Currently, a WebSurface URL must follow the following rules:

• It uses the http(s) protocol.
• Does not resolve to a private IP.
• Host does not contain the following patterns:
  • *steampowered.com
  • *steamchina.com
  • *steamcommunity.com
  • *steamgames.com
  • *steamusercontent.com
  • *steamcontent.com
  • *steamstatic.com

This becomes a problem with IP grabbers and websites people probably don't want to visit. There will inevitably be kids playing the game and the possibility of sending them to something like a porn website without their input/consent is a bit concerning.

How would you like it to work?

This could be implemented as a global whitelist or a client consent project whitelist:

Global Whitelist: All URLs are blacklisted by default, FP will have a whitelist in S&box that they can manually add to like how the code access list works. People can make issues allowing additional websites and services.

Project Whitelist: A game creator fills out a section of project settings that defines what URLs they can use in the WebSurface. Once a client selects that game and there are URLs defined; S&box will display them with the option to continue or bail.

What have you tried?

Trusting creators to not do stupid things I guess.

Additional context

There is also the case of WebSockets but only the project whitelist method makes sense for them in my opinion. The focus of this issue is to prevent problems with WebSurface specifically.

[cashmen123]

Yeah this is pretty important. The potential for IP grabbers or directing people to porn is already bad. There's also the potential for sending users to fake login pages for various sites and tricking them to enter login details (especially when users can't see the URL for the site they are seeing). There should be plenty of public "trusted site" whitelists available on the web that can be used as a baseline, and can be cherry-picked so only specific services can be visited.

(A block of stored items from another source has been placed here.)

<file path="design/flow/run.sh">
#!/bin/bash
# the make line also repeats each setting of config.mk as NAME=value (left out here)
make -C /OpenROAD-flow-scripts/flow DESIGN_CONFIG=/design/flow/config.mk WORK_HOME=/design/flow/orfs CLKGATE_MAP_FILE= finish
</file>
<file path="design/flow/config.mk">
export PLATFORM = sky130hd
export DESIGN_NAME = Viterbi
export DESIGN_NICKNAME = Viterbi
export VERILOG_FILES = /design/flow/design.v
export SDC_FILE = /design/flow/constraint.sdc
export NUM_CORES = 4
export LEC_CHECK = 0
export ABC_AREA = 1
export CAP_MARGIN = 20
export CORE_MARGIN = 2
export CORE_UTILIZATION = 71
export CTS_CLUSTER_DIAMETER = 395
export CTS_CLUSTER_SIZE = 95
export SLEW_MARGIN = 20
</file>
<file path="design/flow/constraint.sdc">
create_clock -name core_clock -period 2.62 [get_ports {clock}]
set_input_delay 0.5240 -clock core_clock [delete_from_list [all_inputs] [get_ports {clock}]]
set_output_delay 0.5240 -clock core_clock [all_outputs]
set_load 0.01 [all_outputs]
</file>
## usb_top_level
module usb_top_level(
    input logic clk,
    input logic n_rst,
    input logic hsel,
    input logic [3:0] haddr,
    input logic [1:0] htrans,
    input logic  [1:0] hsize,
    input logic hwrite,
    input logic [31:0] hwdata,
    output logic [31:0] hrdata,
    output logic hresp,
    output logic hready,
    output logic d_mode,
    input logic d_plus_in,
    input logic d_minus_in,
    output logic d_plus_out,
    output logic d_minus_out,
    output logic [6:0] buffer_occupancy,
    output logic get_rx_data,
    output logic [3:0] tx_packet,
    output logic tx_transfer_active
);
Size: roughly 810 flip-flops, about 96 I/O pins.
clock: 3.7 ns
lec_check: 0
cap_margin: 20
core_margin: 2
core_utilization: 72
cts_cluster_diameter: 355
cts_cluster_size: 20
place_density_lb_addon: 0.26
setup_slack_margin: -0.25
slew_margin: 20
run.sh (not shown) runs the stock make flow with config.mk's settings and CLKGATE_MAP_FILE=.
The first run ran to the end with violations: negative setup slack.
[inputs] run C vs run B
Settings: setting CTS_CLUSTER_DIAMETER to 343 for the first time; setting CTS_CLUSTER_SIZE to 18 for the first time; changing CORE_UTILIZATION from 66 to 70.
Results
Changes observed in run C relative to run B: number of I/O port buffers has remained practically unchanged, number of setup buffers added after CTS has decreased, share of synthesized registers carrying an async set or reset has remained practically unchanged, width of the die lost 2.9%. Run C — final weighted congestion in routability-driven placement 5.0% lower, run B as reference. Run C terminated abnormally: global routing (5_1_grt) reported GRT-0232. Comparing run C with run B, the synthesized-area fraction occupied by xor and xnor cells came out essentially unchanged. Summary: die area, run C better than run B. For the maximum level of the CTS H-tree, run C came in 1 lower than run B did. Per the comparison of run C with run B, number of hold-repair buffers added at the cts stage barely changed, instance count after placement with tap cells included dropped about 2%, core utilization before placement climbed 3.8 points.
v5:
==> flow/design.v (excerpt) <==
module measure_sys(
	input            sys_clk,
	input            sys_rst_n,
	input      [7:0] askdemod_data,    
	input      [9:0] fsk_demod,        
	input      [7:0] pskdemod_data,    
	output     [7:0] demod_data,
	output     [7:0] uart_mod_type,
	output    [15:0] uart_demod_fre,
	output     [7:0] uart_mod_depth,
	output reg [7:0] uart_delta_freq
);
For scale: about 14000 cells after synthesis, about 540 flip-flops, about 76 I/O pins, roughly 93000 sq um of cells after synthesis.
clock: 36.2 ns
lec_check: 0
abc_area: 1
cap_margin: 20
core_margin: 2
core_utilization: 70
cts_cluster_diameter: 216
cts_cluster_size: 91
setup_slack_margin: 5.0
slew_margin: 20
tns_end_percent: 5
run.sh (not shown) runs the stock make flow with config.mk's settings and CLKGATE_MAP_FILE=.
global routing (5_1_grt): v5 exited with error
diff inputs: v5 => v43
- removing CTS_CLUSTER_DIAMETER (formerly 216)
- removing CTS_CLUSTER_SIZE (formerly 91)
- removing TNS_END_PERCENT (formerly 5)
- removing SETUP_SLACK_MARGIN (formerly 5.0)
- changing CORE_UTILIZATION from 70 to 40
- removing ABC_AREA (formerly 1)
- changing the clock period (ns, I/O delays scaled along) from 36.2 to 62.4
## What came out
- Comparing v5 and v43, share of synthesized cell area in full adder, half adder and majority cells is lower on v5.
- Sort v5 and v43 by area of the chip desc -> top: v43
- Higher mapped cell area goes to v5 over v43.
- Minimum setup slack after placement in v43 vs v5: up 8.80 ns
- v43 ended with every stage complete and zero timing, DRC or antenna violations.
- Against v5, v43 comes in 22% lower on HPWL after detailed placement.
- v5 -> v43: post-detailed-placement cell area decreased by more than 10%
- Share of synthesized cell area in and, or, nand and nor gates ends up higher on v5.
- Summary of the comparison: mux cell area share after synthesis is higher in v43, relative to v5.
- Looking at number of buffers inserted during clock tree synthesis, v43 sits 61 higher than v5 does.
The inputs of v58 differ from those of v43 as listed below.
- CORE_UTILIZATION changed from 40 to 69
- SETUP_SLACK_MARGIN newly set to 5.0
- ABC_AREA newly set to 0
- the clock period (ns, I/O delays scaled along) changed from 62.4 to 36.8
[summary]
v58 did not make it past clock tree synthesis (4_1_cts), where a tool error ended it. v43 has lower estimated wirelength of the detail-placed design than v58. Weighted congestion at the end of routability-driven global placement (higher): v58. Relative to v43, floorplan utilization increased by 29 points in v58. v58: area of the core 96000 sq um below v43. When v58 is measured against v43, its total die area turns out 42% lower. v58 and v43 ended up with roughly the same count of mapped cells out of synthesis. Looking at v58 and v43, the count of library flops with an enable pin is a wash. The width of the die reported for v58 is smaller than that of v43 by about 24%.
Input changes introduced in v35 (baseline for comparison: v58):
- swapping 5.0 for -2.0 in SETUP_SLACK_MARGIN
- putting CTS_CLUSTER_DIAMETER at 216 where nothing was set
- swapping 69 for 70 in CORE_UTILIZATION
- swapping 36.8 for 35.1 in the clock period (ns, I/O delays scaled along)
--- outcome ---
v35 did not make it past global routing (5_1_grt), where a tool error ended it. As far as share of synthesized cell area in and, or, nand and nor gates goes, v58 and v35 are indistinguishable; the numbers are identical. v35 vs. v58: area after detailed placement saw little to no change; die boundary height saw a decrease; number of cell rows saw a decrease. The die used by v35 is smaller than the one used by v58. [diff] detailed-placement wirelength estimate, v35 relative to v58: regression.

I can understand the argument that a "global whitelist" that enforces over all games is potentially limiting, but even a project whitelist that users consent to can lead to pretty easy confusion tactics via similar URL's to make users believe it's a trusted site when it's not. There's not a whole lotta reason to allow servers to push users to sites that aren't already long-term established and vetted.

[handsomematt]

Very confused why games having your IP would be a bad thing, how do you think you would connect to and communicate with a server... ?

Don't really get the porn stuff either, you could easily have a pornographic texture in your game? ( In both cases your game would get reported and disabled on asset.party too )

Are there any actual reasons

[cashmen123]

Very confused why games having your IP would be a bad thing, how do you think you would connect to and communicate with a server... ?

Is this not a huge reason for using steam datagram relay? To connect to servers via steam ID's and hide the true IP of both the server and client? I would think FP would want to avoid easy ways to leak client/server IP addresses like simple IP grabbers through a web panel. Sure, a lot of games are probably gonna fuck it up and have clients directly connecting to backend infrastructure, but making it super easy to just pop a web panel of a funny picture or something while also grabbing their IP seems like a very easy thing to avoid via a whitelist.

Don't really get the porn stuff either, you could easily have a pornographic texture in your game?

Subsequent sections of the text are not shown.